Naidoo, who grew up in a township and is of Indian descent, believes the hostile reaction to the five-month show, an overview of a century of South African art, could in part be racially motivated. “The art world in South Africa has been largely white,” he said. “Cape Town is known to be quite colonial. So apart from being a new director, I’m also the first black director in a museum where there have never been black curators.

“There is definitely resistance to change. There are a number of firsts in putting this exhibition on and there is bound to be reaction from certain conservative quarters to change.”

Naidoo, who was appointed last year, endured a withering review in the influential Art Times. He added: “The Art Times has a specific agenda, whatever that is. But I did get feedback from many elderly white women from affluent areas who come to the gallery regularly and congratulated us on the show.”

Controversy centred on the Sir Abe Bailey bequest, one of the biggest collections of British sporting art. Bailey, a British-educated South African mining magnate and politician, donated more than 400 works to the gallery, where they went on display in 1947, on condition that some were always on show. About 80 were hanging in two rooms, including many images of horses and hunting in 19th-century Britain, when Naidoo got permission from the Sir Abe Bailey Trust to take them down. “I think they saw the light,” he said.

“For the first time I thought it wasn’t really appropriate because it’s a kind of colonial English collection and there are many of those around the world in the English colonies. It wasn’t really showcasing any aspect of South African culture that was unique to the history of this period. It was a conscious decision to show contemporary work in those spaces.”

Naidoo replaced them with contemporary works such as the photographer Mikhael Subotzky’s images of the Ponte City building in Johannesburg and Mary Sibande’s striking piece Conversation with Madam CJ Walker, a life-size model with synthetic hair.

But he insisted he was not trying to deny the influence of British painters on South Africa and would draw on the Bailey bequest for an exhibition opening next month. “We all acknowledge that there has been colonialism. The National Gallery is a product of this colonial past as many other museums around the country are. It’s not to deny this history at all, but so has there been Dutch history, a bit of French history as well.

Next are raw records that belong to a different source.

==> src/rtl/fp_rnd_pipe.sv <==
// fp_rnd_pipe: two-stage IEEE-754 single-precision rounding and packing pipeline
module fp_rnd_pipe (
  input  logic        clock,
  input  logic        reset,
  input  logic        in_valid,
  output logic        in_ready,
  input  logic        in_sig,
  input  logic [9:0]  in_expo,
  input  logic [24:0] in_mant,
  input  logic [2:0]  in_grs,
  input  logic [2:0]  in_rm,
  input  logic        in_snan,
  input  logic        in_qnan,
  input  logic        in_dbz,
  input  logic        in_inf,
  input  logic        in_zero,
  output logic        out_valid,
  input  logic        out_ready,
  output logic [31:0] out_result,
  output logic [4:0]  out_flags
);
  logic        s1_valid, s1_sig, s1_inc, s1_nx, s1_snan, s1_qnan, s1_dbz, s1_inf, s1_zero;
  logic [9:0]  s1_expo;
  logic [24:0] s1_mant;
  logic [2:0]  s1_rm;
  logic        s2_free, take, inc, ovf, to_inf;
  logic [24:0] sum;
  logic [22:0] frac;
  logic [10:0] expo;
  logic [31:0] res;
  logic [4:0]  flg;
  assign s2_free  = ~out_valid | out_ready;
  assign in_ready = ~s1_valid | s2_free;
  assign take     = in_valid & in_ready;
  assign inc = in_rm == 3'd1 ? 1'b0 :
               in_rm == 3'd2 ? in_sig & |in_grs :
               in_rm == 3'd3 ? ~in_sig & |in_grs :
               in_rm == 3'd4 ? in_grs[2] :
               in_grs[2] & (in_mant[0] | |in_grs[1:0]);
  assign sum    = s1_mant + {24'd0, s1_inc};
  assign frac   = sum[24] ? sum[23:1] : sum[22:0];
  assign expo   = {1'b0, s1_expo} + {10'd0, sum[24]};
  assign ovf    = expo >= 11'd255;
  assign to_inf = s1_rm == 3'd1 ? 1'b0 : s1_rm == 3'd2 ? s1_sig : s1_rm == 3'd3 ? ~s1_sig : 1'b1;
  assign res = (s1_snan | s1_qnan) ? 32'h7FC0_0000 :
               s1_inf  ? {s1_sig, 8'hFF, 23'd0} :
               s1_zero ? {s1_sig, 31'd0} :
               ovf     ? {s1_sig, to_inf ? 31'h7F80_0000 : 31'h7F7F_FFFF} :
               {s1_sig, expo[7:0], frac};
  assign flg = s1_snan ? 5'b10000 :
               s1_qnan ? 5'b00000 :
               s1_inf  ? {1'b0, s1_dbz, 3'b000} :
               s1_zero ? 5'b00000 :
               ovf     ? 5'b00101 :
               {4'd0, s1_nx};
  // stage 1 captures the record with its increment decision and holds it until stage 2 frees up
  always_ff @(posedge clock) begin
    s1_valid <= reset ? 1'b0 : take | (s1_valid & ~s2_free);
    if (take) begin
      s1_sig  <= in_sig;
      s1_expo <= in_expo;
      s1_mant <= in_mant;
      s1_rm   <= in_rm;
      s1_inc  <= inc;
      s1_nx   <= |in_grs;
      s1_snan <= in_snan;
      s1_qnan <= in_qnan;
      s1_dbz  <= in_dbz;
      s1_inf  <= in_inf;
      s1_zero <= in_zero;
    end
  end
  // stage 2 registers the packed result and flags, holding them while the consumer stalls
  always_ff @(posedge clock) begin
    if (reset) begin
      out_valid  <= 1'b0;
      out_result <= 32'd0;
      out_flags  <= 5'd0;
    end else if (s2_free) begin
      out_valid <= s1_valid;
      if (s1_valid) begin
        out_result <= res;
        out_flags  <= flg;
      end
    end
  end
endmodule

“The question is what percentage of space do we allocate this history and how are all the other histories represented at the same time.

“South Africa has 11 official languages; how do their stories compare with these stories that have been shown for this amount of time? Has there been equal attention given to indigenous cultures, for example, or new black artists working in western style?”

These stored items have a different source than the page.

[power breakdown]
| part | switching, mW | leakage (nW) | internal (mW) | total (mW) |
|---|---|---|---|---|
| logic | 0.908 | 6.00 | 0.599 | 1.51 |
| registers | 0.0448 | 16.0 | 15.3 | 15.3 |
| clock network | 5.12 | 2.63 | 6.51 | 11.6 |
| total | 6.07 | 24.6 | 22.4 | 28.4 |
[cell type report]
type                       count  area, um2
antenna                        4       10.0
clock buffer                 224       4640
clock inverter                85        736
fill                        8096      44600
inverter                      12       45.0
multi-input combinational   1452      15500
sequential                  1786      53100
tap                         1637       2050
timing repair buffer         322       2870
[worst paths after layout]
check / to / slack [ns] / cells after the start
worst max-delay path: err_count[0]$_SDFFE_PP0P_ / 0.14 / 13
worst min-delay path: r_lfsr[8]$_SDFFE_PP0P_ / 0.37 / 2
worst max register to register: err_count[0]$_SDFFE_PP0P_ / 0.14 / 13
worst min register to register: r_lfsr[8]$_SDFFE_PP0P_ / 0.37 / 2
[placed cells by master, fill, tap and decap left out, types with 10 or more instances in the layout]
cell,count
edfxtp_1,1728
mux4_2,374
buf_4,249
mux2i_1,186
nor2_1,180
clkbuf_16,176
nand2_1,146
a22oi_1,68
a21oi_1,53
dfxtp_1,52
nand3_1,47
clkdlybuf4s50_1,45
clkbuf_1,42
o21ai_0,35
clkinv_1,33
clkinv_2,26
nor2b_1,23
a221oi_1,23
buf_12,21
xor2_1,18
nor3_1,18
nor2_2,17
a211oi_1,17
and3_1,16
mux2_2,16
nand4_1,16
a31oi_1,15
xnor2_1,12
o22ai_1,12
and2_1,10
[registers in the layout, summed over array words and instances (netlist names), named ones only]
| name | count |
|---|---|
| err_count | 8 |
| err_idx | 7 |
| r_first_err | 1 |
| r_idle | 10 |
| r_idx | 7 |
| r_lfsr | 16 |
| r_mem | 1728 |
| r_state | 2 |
### src/rtl/demux_1to4_stream.sv
// demux_1to4_stream: registered 1-to-NUM_OUT valid/ready demultiplexer with one entry per channel.
// Define DEMUX_ERR_CNT_EN to add err_count, a saturating count of illegal-select drops.
//
// state    | meaning
// ST_EMPTY | channel holds no entry, out_valid[k] low
// ST_FULL  | channel holds an entry, out_valid[k] high
module demux_1to4_stream #(
  parameter int WIDTH   = 8,
  parameter int NUM_OUT = 4
) (
  input  logic                     clk,
  input  logic                     rst_n,
  input  logic [WIDTH-1:0]         in_data,
  input  logic [2:0]               in_sel,
  input  logic                     in_valid,
  output logic                     in_ready,
  output logic [NUM_OUT*WIDTH-1:0] out_data,
  output logic [NUM_OUT-1:0]       out_valid,
  input  logic [NUM_OUT-1:0]       out_ready,
  output logic                     sel_err
`ifdef DEMUX_ERR_CNT_EN
  ,
  output logic [7:0]               err_count
`endif
);

  typedef enum logic {ST_EMPTY = 1'b0, ST_FULL = 1'b1} ch_state_t;

  ch_state_t          state_q [NUM_OUT];
  ch_state_t          state_d [NUM_OUT];
  logic [WIDTH-1:0]   data_q  [NUM_OUT];
  logic               sel_legal;
  logic               accept;
  logic [NUM_OUT-1:0] load;
  logic [NUM_OUT-1:0] drain;

  assign sel_legal = ({1'b0, in_sel} < 4'(NUM_OUT));

  // Illegal selects match no channel and are always accepted so they can be dropped.
  always_comb begin
    in_ready = 1'b1;
    for (int k = 0; k < NUM_OUT; k++) begin
      if (in_sel == 3'(k)) in_ready = !out_valid[k] || out_ready[k];
    end
  end

  assign accept = in_valid && in_ready;

  always_comb begin
    load  = '0;
    drain = '0;
    for (int k = 0; k < NUM_OUT; k++) begin
      load[k]  = accept && sel_legal && (in_sel == 3'(k));
      drain[k] = out_valid[k] && out_ready[k];
    end
  end

  always_ff @(posedge clk or negedge rst_n) begin
    if (!rst_n) begin
      for (int k = 0; k < NUM_OUT; k++) state_q[k] <= ST_EMPTY;
    end else begin
      for (int k = 0; k < NUM_OUT; k++) state_q[k] <= state_d[k];
    end
  end

  // A load wins over a drain, so a channel refilled while draining stays full.
  always_comb begin
    for (int k = 0; k < NUM_OUT; k++) begin
      state_d[k] = state_q[k];
      case (state_q[k])
        ST_EMPTY: if (load[k]) state_d[k] = ST_FULL;
        ST_FULL:  if (!load[k] && drain[k]) state_d[k] = ST_EMPTY;
        default:  state_d[k] = ST_EMPTY;
      endcase
    end
  end

  always_comb begin
    out_valid = '0;
    out_data  = '0;
    for (int k = 0; k < NUM_OUT; k++) begin
      out_valid[k]                = (state_q[k] == ST_FULL);
      out_data[k*WIDTH +: WIDTH]  = data_q[k];
    end
  end

  always_ff @(posedge clk or negedge rst_n) begin
    if (!rst_n) begin
      for (int k = 0; k < NUM_OUT; k++) data_q[k] <= '0;
    end else begin
      for (int k = 0; k < NUM_OUT; k++) begin
        if (load[k]) data_q[k] <= in_data;
      end
    end
  end

  always_ff @(posedge clk or negedge rst_n) begin
    if (!rst_n) sel_err <= 1'b0;
    else        sel_err <= accept && !sel_legal;
  end

`ifdef DEMUX_ERR_CNT_EN
  // Counts on the same edge that raises sel_err, holding at 8'hFF.
  always_ff @(posedge clk or negedge rst_n) begin
    if (!rst_n) begin
      err_count <= 8'h00;
    end else if (accept && !sel_legal && (err_count != 8'hFF)) begin
      err_count <= err_count + 8'd1;
    end
  end
`endif

endmodule
File: src/rtl/tm1638_driver_gen.sv
`default_nettype none
// ============================================================================
// Module   : tm1638_driver_gen
// Brief    : Streams complete TM1638 frames into an SPI TX FIFO, one byte/cycle
// Revision : 1.0
// ============================================================================
module tm1638_driver_gen #(
   parameter int NUM_GRIDS      = 8,
   parameter int ADDR_MODE      = 0,
   parameter int SKIP_UNCHANGED = 1
) (
   input  logic                   i_Clk,
   input  logic                   i_Rst,
   input  logic [NUM_GRIDS*8-1:0] i_Segments,
   input  logic [NUM_GRIDS-1:0]   i_Leds,
   input  logic [2:0]             i_Brightness,
   input  logic                   i_Display_On,
   input  logic                   i_Valid,
   input  logic                   i_SPI_FIFO_Full,
   output logic [16:0]            o_Data,
   output logic                   o_Write,
   output logic                   o_Busy,
   output logic [2:0]             o_Diag_State
);

   localparam int c_SEG_W     = NUM_GRIDS * 8;
   localparam int c_FRAME_W   = c_SEG_W + NUM_GRIDS + 4;
   localparam int c_NUM_BYTES = 2 * NUM_GRIDS;
   localparam int c_IDX_W     = $clog2(c_NUM_BYTES);
   localparam logic [c_IDX_W-1:0] c_LAST_IDX = c_IDX_W'(c_NUM_BYTES - 1);
   localparam logic [7:0] c_MODE_CMD = (ADDR_MODE == 1) ? 8'h44 : 8'h40;

   typedef enum logic [2:0] {
      ST_IDLE = 3'd0,
      ST_MODE = 3'd1,
      ST_ADDR = 3'd2,
      ST_DATA = 3'd3,
      ST_CTRL = 3'd4
   } state_t;

   // Frame layout: {on, brightness[2:0], leds, segments}
   state_t                 r_state,      w_state_nxt;
   logic [c_IDX_W-1:0]     r_idx,        w_idx_nxt;
   logic [c_FRAME_W-1:0]   r_shadow,     w_shadow_nxt;
   logic [c_FRAME_W-1:0]   r_pending,    w_pending_nxt;
   logic                   r_pend_valid, w_pend_valid_nxt;
   logic [c_FRAME_W-1:0]   r_last,       w_last_nxt;
   logic                   r_last_valid, w_last_valid_nxt;

   logic [c_FRAME_W-1:0]   w_in_frame;
   logic [7:0]             w_byte;
   logic [7:0]             w_ctrl_byte;
   logic                   w_write;

   assign w_in_frame  = {i_Display_On, i_Brightness, i_Leds, i_Segments};
   assign w_ctrl_byte = {4'b1000, r_shadow[c_FRAME_W-1], r_shadow[c_SEG_W+NUM_GRIDS +: 3]};
   assign w_write     = (r_state != ST_IDLE) && !i_SPI_FIFO_Full;

   // Even index selects a segment byte, odd index the matching LED bit
   always_comb begin
      w_byte = 8'h00;
      for (int g = 0; g < NUM_GRIDS; g++) begin
         if ((int'(r_idx) >> 1) == g) begin
            w_byte = r_idx[0] ? {7'b0, r_shadow[c_SEG_W + g]} : r_shadow[g*8 +: 8];
         end
      end
   end

   always_ff @(posedge i_Clk) begin
      if (i_Rst) begin
         r_state      <= ST_IDLE;
         r_idx        <= '0;
         r_shadow     <= '0;
         r_pending    <= '0;
         r_pend_valid <= 1'b0;
         r_last       <= '0;
         r_last_valid <= 1'b0;
      end else begin
         r_state      <= w_state_nxt;
         r_idx        <= w_idx_nxt;
         r_shadow     <= w_shadow_nxt;
         r_pending    <= w_pending_nxt;
         r_pend_valid <= w_pend_valid_nxt;
         r_last       <= w_last_nxt;
         r_last_valid <= w_last_valid_nxt;
      end
   end

   always_comb begin
      w_state_nxt      = r_state;
      w_idx_nxt        = r_idx;
      w_shadow_nxt     = r_shadow;
      w_pending_nxt    = r_pending;
      w_pend_valid_nxt = r_pend_valid;
      w_last_nxt       = r_last;
      w_last_valid_nxt = r_last_valid;
      o_Data           = 17'h0_0000;

      // Requests arriving mid-frame coalesce into one pending slot
      if ((r_state != ST_IDLE) && i_Valid) begin
         w_pending_nxt    = w_in_frame;
         w_pend_valid_nxt = 1'b1;
      end

      case (r_state)
         ST_IDLE: begin
            if (i_Valid) begin
               w_shadow_nxt = w_in_frame;
               if (!((SKIP_UNCHANGED != 0) && r_last_valid && (w_in_frame == r_last))) begin
                  w_state_nxt = ST_MODE;
               end
            end
         end
         ST_MODE: begin
            o_Data = {1'b1, 8'h00, c_MODE_CMD};
            if (w_write) begin
               w_state_nxt = ST_ADDR;
               w_idx_nxt   = '0;
            end
         end
         ST_ADDR: begin
            o_Data = {1'b1, 8'h00, (ADDR_MODE == 1) ? (8'hC0 | 8'(r_idx)) : 8'hC0};
            if (w_write) begin
               w_state_nxt = ST_DATA;
            end
         end
         ST_DATA: begin
            o_Data = {1'b0, 8'h00, w_byte};
            if (w_write) begin
               if (r_idx == c_LAST_IDX) begin
                  w_state_nxt = ST_CTRL;
               end else begin
                  w_idx_nxt   = r_idx + c_IDX_W'(1);
                  w_state_nxt = (ADDR_MODE == 1) ? ST_ADDR : ST_DATA;
               end
            end
         end
         ST_CTRL: begin
            o_Data = {1'b1, 8'h00, w_ctrl_byte};
            if (w_write) begin
               w_last_nxt       = r_shadow;
               w_last_valid_nxt = 1'b1;
               w_state_nxt      = ST_IDLE;
               // Promotion compares against the frame that just became last-sent
               if (w_pend_valid_nxt) begin
                  w_pend_valid_nxt = 1'b0;
                  if (!((SKIP_UNCHANGED != 0) && (w_pending_nxt == r_shadow))) begin
                     w_shadow_nxt = w_pending_nxt;
                     w_state_nxt  = ST_MODE;
                  end
               end
            end
         end
         default: begin
            w_state_nxt = ST_IDLE;
         end
      endcase
   end

   assign o_Write      = w_write;
   assign o_Busy       = (r_state != ST_IDLE);
   assign o_Diag_State = r_state;

endmodule
`default_nettype wire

There is frustration at the slow pace of racial transformation in art 16 years after apartheid. Naidoo, 40, believes there are signs of change in Johannesburg and evidence of more black students studying art at major universities.

“But it is still very elite,” he added. “I think it’s got to do with the problem of art education at schools. It was horrible during apartheid. Art was not offered in township schools so you had hardly anyone being trained in art from a young age, and that hasn’t changed much post-apartheid. So you have generations of broadly black people who’ve never entered an art museum. I think that’s the root of the problem in that it has kept the art world an exclusively white domain.”

Naidoo, who helped create a museum for the celebrated Timbuktu manuscripts in Mali, has been invited to discuss the current exhibition, 1910-2010: From Pierneef to Gugulective, at a workshop for curators at Tate Modern in London next month.

But his critics are implacable. Gabriel Clark-Brown, the editor of Art Times, said: “The National Gallery has an obligation for excellence: one puts on a good job or not at all. He rushed this show and compromised the curatorial professionalism the National Gallery is known for. It doesn’t hang together as a show. He’s Wal-Marting South African art without context, which I’m angry about.”

He condemned Naidoo’s decision to remove the Bailey bequest. “The manner in which they came down was a bit distasteful and there were more subtle ways of doing it. He regards them as colonial but they are part of the nation’s heritage and evolution. I find them valuable in terms of keying into the value of art to the nation. They paid homage to the great English masters.”

He acknowledged that a recent survey found South Africa’s art market was still 80-90% white but said he opposed the politicisation of art. “As soon as you introduce quotas, it’s going to be a political tool and Stalinise the industry.”

He added: ” I believe Riason Naidoo was a political appointment rather than on merit. That inevitably leads to certain things. When he starts with his, ‘I’m here to politicise art,’ people do get a bit iffy.”